C4. Clear error message and TODO: It is OK to check in passes that implement partial support and improve later. In this case, have a clear validation foundation to validate the pre-conditions, raise clear error messages and leave a TODO so we can come back and improve later. When raising an error, add an ErrorType prefix (e.g. ValueError) to your error message to indicate the specific type of error (more details please refer to Error Handling Guide).

C5. Summarize possible improvements on the foundation: While it is hard to be perfect in the very beginning, it is important to summarize, articulate, and discuss solutions when we find places for improvement or fix in R0.

C6. Global packed function registration: set_body_method<>, set_body_typed, and set_body can all be used to do global function registration. Use whichever is shorter and more succinct.

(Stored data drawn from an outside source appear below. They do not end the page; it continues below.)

## src/hdl/mlpq_pkg.sv

```systemverilog
// Package for the multilevel priority queue.
// Holds request and status codes, controller states and the command/status structs.
package mlpq_pkg;

  typedef enum logic [1:0] {
    REQ_ENQ    = 2'd0,
    REQ_DEQ    = 2'd1,
    REQ_PEEK   = 2'd2,
    REQ_REMOVE = 2'd3
  } req_e;

  typedef enum logic [1:0] {
    ST_OK      = 2'd0,
    ST_EMPTY   = 2'd1,
    ST_NOMATCH = 2'd2,
    ST_FULL    = 2'd3
  } status_e;

  typedef enum logic [1:0] {
    CFG_POLICY_MAP = 2'd0,
    CFG_LEVELS     = 2'd1,
    CFG_NONE_A     = 2'd2,
    CFG_NONE_B     = 2'd3
  } cfg_idx_e;

  typedef enum logic [2:0] {
    S_IDLE,
    S_SCAN,
    S_READ,
    S_CHECK,
    S_SHIFT_RD,
    S_SHIFT_WR,
    S_DONE
  } state_e;

  // Controller to datapath commands.
  typedef struct packed {
    logic load;       // capture request, clear level and position
    logic next_level; // advance to next level, position back to zero
    logic issue_rd;   // read memory at current level and position
    logic next_pos;   // advance position
    logic shift_wr;   // write read data to position minus one
    logic enq_wr;     // append thread id to current level
    logic dec_count;  // drop one entry from current level
    logic finish;     // load result register
    status_e st;      // status to report on finish
    logic id_valid;   // report a result id on finish
  } cmd_t;

  // Datapath to controller status.
  typedef struct packed {
    req_e req;
    logic lvl_active;   // current level is below the active count
    logic policy_hit;   // current level policy equals thread policy
    logic lvl_nonempty; // current level holds entries
    logic lvl_full;     // current level holds LEVEL_DEPTH entries
    logic pos_in_range; // position below the level count
    logic id_match;     // read data equals thread id
    logic last_lvl;     // current level is the final one
  } stat_t;

endpackage

```

## src/hdl/multilevel_priority_queue_top.sv

```systemverilog
// Multilevel priority queue of thread ids.
// Slave stream s_axis carries one request a beat; master stream m_axis
// returns one result per request. Configuration goes through a write port
// (index 0: level policy map, index 1: levels in use), to be written by the
// user only idle; the block itself does not enforce this.
// A request is taken only when the block is idle and no result is waiting.
// Enqueue and the empty or no-match cases scan level by level; peek and
// dequeue then read the head of the level found; remove reads, waits and
// compares for every entry it checks. Dequeue and remove then close the
// gap while the result is out, reading and writing each entry behind the
// removed one. The entry memory has registered reads.
// The next request is taken only after the result beat is taken and the
// gap is closed, so a new request waits until the last one is through.
// Reset empties every level and restores policy map 0x3210 and four levels;
// entry memory contents are not cleared, no clearing pass is needed.
// A stalled receiver holds the result on m_axis and blocks new requests.
module multilevel_priority_queue_top
  import mlpq_pkg::*;
#(
  parameter int NUM_LEVELS  = 4,
  parameter int LEVEL_DEPTH = 16
) (
  input  logic        clk_i,
  input  logic        rst_ni,
  input  logic        cfg_we_i,
  input  logic [1:0]  cfg_idx_i,
  input  logic [15:0] cfg_data_i,
  input  logic        s_axis_tvalid,
  output logic        s_axis_tready,
  input  logic [23:0] s_axis_tdata,  // req_type[1:0], tid[17:2], thread_policy[21:18]
  output logic        m_axis_tvalid,
  input  logic        m_axis_tready,
  output logic [23:0] m_axis_tdata   // status[1:0], result_id[17:2], result_level[19:18]
);

  cmd_t  cmd;
  stat_t stat;
  logic  idle;
  logic  vld_q;
  logic [1:0]  st;
  logic [15:0] rid;
  logic [1:0]  rlvl;

  assign s_axis_tready = idle && !vld_q;

  mlpq_ctrl u_ctrl (
    .clk_i, .rst_ni,
    .start_i   (s_axis_tvalid && s_axis_tready),
    .out_busy_i(vld_q && !m_axis_tready),
    .stat_i    (stat),
    .cmd_o     (cmd),
    .idle_o    (idle)
  );

  mlpq_dpath #(.NUM_LEVELS(NUM_LEVELS), .LEVEL_DEPTH(LEVEL_DEPTH)) u_dpath (
    .clk_i, .rst_ni, .cfg_we_i, .cfg_idx_i, .cfg_data_i,
    .req_i       (s_axis_tdata[1:0]),
    .id_i        (s_axis_tdata[17:2]),
    .pol_i       (s_axis_tdata[21:18]),
    .cmd_i       (cmd),
    .stat_o      (stat),
    .res_status_o(st),
    .res_id_o    (rid),
    .res_level_o (rlvl)
  );

  // Raise the result beat after finish, drop it when taken.
  always_ff @(posedge clk_i or negedge rst_ni) begin
    if (!rst_ni) vld_q <= 1'b0;
    else if (cmd.finish) vld_q <= 1'b1;
    else if (m_axis_tready) vld_q <= 1'b0;
  end

  assign m_axis_tvalid = vld_q;
  assign m_axis_tdata  = {4'd0, rlvl, rid, st};

endmodule

```

## src/hdl/mlpq_ctrl.sv

```systemverilog
// Controller state machine for the multilevel priority queue.
// Depends on mlpq_pkg; drives commands into mlpq_dpath.
module mlpq_ctrl
  import mlpq_pkg::*;
(
  input  logic  clk_i,
  input  logic  rst_ni,
  input  logic  start_i,
  input  logic  out_busy_i,
  input  stat_t stat_i,
  output cmd_t  cmd_o,
  output logic  idle_o
);

  state_e state_q, state_d;

  // Advance state.
  always_ff @(posedge clk_i or negedge rst_ni) begin
    if (!rst_ni) begin
      state_q <= S_IDLE;
    end else begin
      state_q <= state_d;
    end
  end

  // Next state.
  always_comb begin
    state_d = state_q;
    unique case (state_q)
      S_IDLE: begin
        if (start_i) begin
          state_d = S_SCAN;
        end
      end
      S_SCAN: begin
        if (!stat_i.lvl_active) begin
          state_d = S_DONE;
        end else begin
          unique case (stat_i.req)
            REQ_ENQ: begin
              if (stat_i.policy_hit || stat_i.last_lvl) state_d = S_DONE;
            end
            REQ_DEQ, REQ_PEEK: begin
              if (stat_i.lvl_nonempty) state_d = S_READ;
              else if (stat_i.last_lvl) state_d = S_DONE;
            end
            REQ_REMOVE: begin
              if (stat_i.pos_in_range) state_d = S_READ;
              else if (stat_i.last_lvl) state_d = S_DONE;
            end
            default: state_d = S_DONE;
          endcase
        end
      end
      S_READ: state_d = S_CHECK;
      S_CHECK: begin
        if (stat_i.req != REQ_REMOVE) begin
          if (stat_i.req == REQ_DEQ) begin
            state_d = S_SHIFT_RD;
          end else begin
            state_d = S_DONE;
          end
        end else if (stat_i.id_match) begin
          state_d = S_SHIFT_RD;
        end else begin
          state_d = S_SCAN;
        end
      end
      S_SHIFT_RD: state_d = stat_i.pos_in_range ? S_SHIFT_WR : S_DONE;
      S_SHIFT_WR: state_d = S_SHIFT_RD;
      S_DONE:     if (!out_busy_i) state_d = S_IDLE;
      default:    state_d = S_IDLE;
    endcase
  end

  // Outputs.
  always_comb begin
    cmd_o    = '0;
    cmd_o.st = ST_OK;
    unique case (state_q)
      S_IDLE: cmd_o.load = start_i;
      S_SCAN: begin
        if (stat_i.lvl_active) begin
          unique case (stat_i.req)
            REQ_ENQ: begin
              if (stat_i.policy_hit) begin
                cmd_o.finish = 1'b1;
                if (stat_i.lvl_full) cmd_o.st = ST_FULL;
                else cmd_o.enq_wr = 1'b1;
              end else if (stat_i.last_lvl) begin
                cmd_o.finish = 1'b1;
                cmd_o.st     = ST_NOMATCH;
              end else begin
                cmd_o.next_level = 1'b1;
              end
            end
            REQ_DEQ, REQ_PEEK: begin
              if (stat_i.lvl_nonempty) cmd_o.issue_rd = 1'b1;
              else if (stat_i.last_lvl) begin
                cmd_o.finish = 1'b1;
                cmd_o.st     = ST_EMPTY;
              end else cmd_o.next_level = 1'b1;
            end
            REQ_REMOVE: begin
              if (stat_i.pos_in_range) cmd_o.issue_rd = 1'b1;
              else if (stat_i.last_lvl) begin
                cmd_o.finish = 1'b1;
                cmd_o.st     = ST_EMPTY;
              end else cmd_o.next_level = 1'b1;
            end
            default: ;
          endcase
        end else begin
          cmd_o.finish = 1'b1;
          cmd_o.st     = (stat_i.req == REQ_ENQ) ? ST_NOMATCH : ST_EMPTY;
        end
      end
      S_CHECK: begin
        if (stat_i.req == REQ_PEEK) begin
          cmd_o.finish   = 1'b1;
          cmd_o.id_valid = 1'b1;
        end else if (stat_i.req == REQ_DEQ || stat_i.id_match) begin
          cmd_o.finish   = 1'b1;
          cmd_o.id_valid = 1'b1;
          cmd_o.next_pos = 1'b1;
        end else begin
          cmd_o.next_pos = 1'b1;
        end
      end
      S_SHIFT_RD: begin
        if (stat_i.pos_in_range) cmd_o.issue_rd = 1'b1;
        else cmd_o.dec_count = 1'b1;
      end
      S_SHIFT_WR: begin
        cmd_o.shift_wr = 1'b1;
        cmd_o.next_pos = 1'b1;
      end
      default: ;
    endcase
  end

  assign idle_o = (state_q == S_IDLE);

`ifndef NO_ASSERTIONS
  a_load_idle: assert property (@(posedge clk_i) disable iff (!rst_ni)
    cmd_o.load |-> state_q == S_IDLE) else $error("load outside idle");
  a_wr_excl: assert property (@(posedge clk_i) disable iff (!rst_ni)
    !(cmd_o.enq_wr && cmd_o.shift_wr)) else $error("two memory writes");
  a_shift_dec: assert property (@(posedge clk_i) disable iff (!rst_ni)
    cmd_o.dec_count |-> state_q == S_SHIFT_RD) else $error("stray count decrement");
`endif

endmodule

```

## src/hdl/mlpq_dpath.sv

```systemverilog
// Datapath of the multilevel priority queue: entry memory, level counts,
// config registers and result register. Depends on mlpq_pkg.
module mlpq_dpath
  import mlpq_pkg::*;
#(
  parameter int NUM_LEVELS  = 4,
  parameter int LEVEL_DEPTH = 16
) (
  input  logic        clk_i,
  input  logic        rst_ni,
  input  logic        cfg_we_i,
  input  logic [1:0]  cfg_idx_i,
  input  logic [15:0] cfg_data_i,
  input  logic [1:0]  req_i,
  input  logic [15:0] id_i,
  input  logic [3:0]  pol_i,
  input  cmd_t        cmd_i,
  output stat_t       stat_o,
  output logic [1:0]  res_status_o,
  output logic [15:0] res_id_o,
  output logic [1:0]  res_level_o
);

  localparam int LW = (NUM_LEVELS > 1) ? $clog2(NUM_LEVELS) : 1;
  localparam int PW = $clog2(LEVEL_DEPTH);
  localparam int CW = $clog2(LEVEL_DEPTH + 1);
  localparam int AW = LW + PW;
  localparam int MaxAct = (NUM_LEVELS < 4) ? NUM_LEVELS : 4;

  logic [15:0] map_q;
  logic [2:0]  lvls_q;
  req_e        req_q;
  logic [15:0] id_q;
  logic [3:0]  pol_q;
  logic [1:0]  lvl_q;     // levels beyond four are never active
  logic [CW-1:0] pos_q;
  logic [CW-1:0] cnt_q [NUM_LEVELS];
  logic [15:0] mem [2**AW];
  logic [15:0] rd_q;
  logic [1:0]  st_q;
  logic [15:0] rid_q;
  logic [1:0]  rlvl_q;

  logic [2:0]    nact;
  logic [LW-1:0] li;
  logic [CW-1:0] cur_cnt;
  logic [3:0]    cur_pol;
  logic [AW-1:0] rd_addr, wr_addr;
  logic [CW-1:0] pos_m1;

  // Active level limit and current level lookups.
  assign nact    = (lvls_q > 3'(MaxAct)) ? 3'(MaxAct) : lvls_q;
  assign li      = LW'(lvl_q);
  assign cur_cnt = cnt_q[li];
  assign cur_pol = map_q[{lvl_q, 2'b00} +: 4];
  assign pos_m1  = pos_q - CW'(1);
  assign rd_addr = {li, pos_q[PW-1:0]};
  assign wr_addr = cmd_i.enq_wr ? {li, cur_cnt[PW-1:0]} : {li, pos_m1[PW-1:0]};

  always_comb begin
    stat_o.req          = req_q;
    stat_o.lvl_active   = {1'b0, lvl_q} < nact;
    stat_o.policy_hit   = cur_pol == pol_q;
    stat_o.lvl_nonempty = cur_cnt != '0;
    stat_o.lvl_full     = cur_cnt == CW'(LEVEL_DEPTH);
    stat_o.pos_in_range = pos_q < cur_cnt;
    stat_o.id_match     = rd_q == id_q;
    stat_o.last_lvl     = {1'b0, lvl_q} + 3'd1 >= nact;
  end

  // Hold config registers and level counts.
  always_ff @(posedge clk_i or negedge rst_ni) begin
    if (!rst_ni) begin
      map_q  <= 16'h3210;
      lvls_q <= 3'd4;
      for (int i = 0; i < NUM_LEVELS; i++) cnt_q[i] <= '0;
    end else begin
      if (cfg_we_i && cfg_idx_i == CFG_POLICY_MAP) map_q <= cfg_data_i;
      if (cfg_we_i && cfg_idx_i == CFG_LEVELS) lvls_q <= cfg_data_i[2:0];
      if (cmd_i.enq_wr) cnt_q[li] <= cur_cnt + CW'(1);
      else if (cmd_i.dec_count) cnt_q[li] <= cur_cnt - CW'(1);
    end
  end

  // Capture request, walk level and position, load result.
  always_ff @(posedge clk_i) begin
    if (cmd_i.load) begin
      req_q <= req_e'(req_i);
      id_q  <= id_i;
      pol_q <= pol_i;
      lvl_q <= 2'd0;
      pos_q <= '0;
    end else if (cmd_i.next_level) begin
      lvl_q <= lvl_q + 2'd1;
      pos_q <= '0;
    end else if (cmd_i.next_pos && !(req_q == REQ_REMOVE && !stat_o.id_match
                 && pos_q + CW'(1) >= cur_cnt && !stat_o.last_lvl
                 && !cmd_i.finish && !cmd_i.shift_wr)) begin
      pos_q <= pos_q + CW'(1);
    end else if (cmd_i.next_pos) begin
      // Remove miss at end of level: move to next level.
      lvl_q <= lvl_q + 2'd1;
      pos_q <= '0;
    end
    if (cmd_i.finish) begin
      st_q   <= cmd_i.st;
      rid_q  <= cmd_i.id_valid ? rd_q : 16'd0;
      rlvl_q <= (cmd_i.st == ST_EMPTY || cmd_i.st == ST_NOMATCH) ? 2'd0 : lvl_q;
    end
  end

  // Entry memory: one write and one registered read a cycle.
  always_ff @(posedge clk_i) begin
    if (cmd_i.enq_wr) mem[wr_addr] <= id_q;
    else if (cmd_i.shift_wr) mem[wr_addr] <= rd_q;
    if (cmd_i.issue_rd) rd_q <= mem[rd_addr];
  end

  assign res_status_o = st_q;
  assign res_id_o     = rid_q;
  assign res_level_o  = rlvl_q;

endmodule

```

Typically, only use set_body when the function accepts variable-length arguments because it's hard to reason about and document, as well as requiring extra code in both Python and C++.

C7. Find a common pattern(lesson), add it to this list: If we find other common patterns/lessons that we can learn from, add them to this list.

Development Phases

This doc outlines recommended development phases. Note that some of the phases can happen concurrently as long as they are clearly communicated. Given we are still exploring, we also want to be as flexible as possible while driving common anchor points. We relies on issue tracker(discussion tracking), wiki page(design docs) and discord(community discussions).

Discuss: During this phase, a proposal prefixed with [DISCUSS] can be submitted as an issue to the issues page. The author can send the issue link to the discord channel or add it to the online development meeting agenda to engage community discussion.

Design doc After reaching broad discussion and consensus, the issue can be closed and developers are encouraged to write a design doc on the wiki page. Everyone who contributed to the design is added co-authors(alphabetically).

Tracking Open up issues with milestones of focused task items, working items can be more fine-grained to encourage focused deliverables.

Develop After or concurrent with previous phases, submit PRs to implement the proposed items.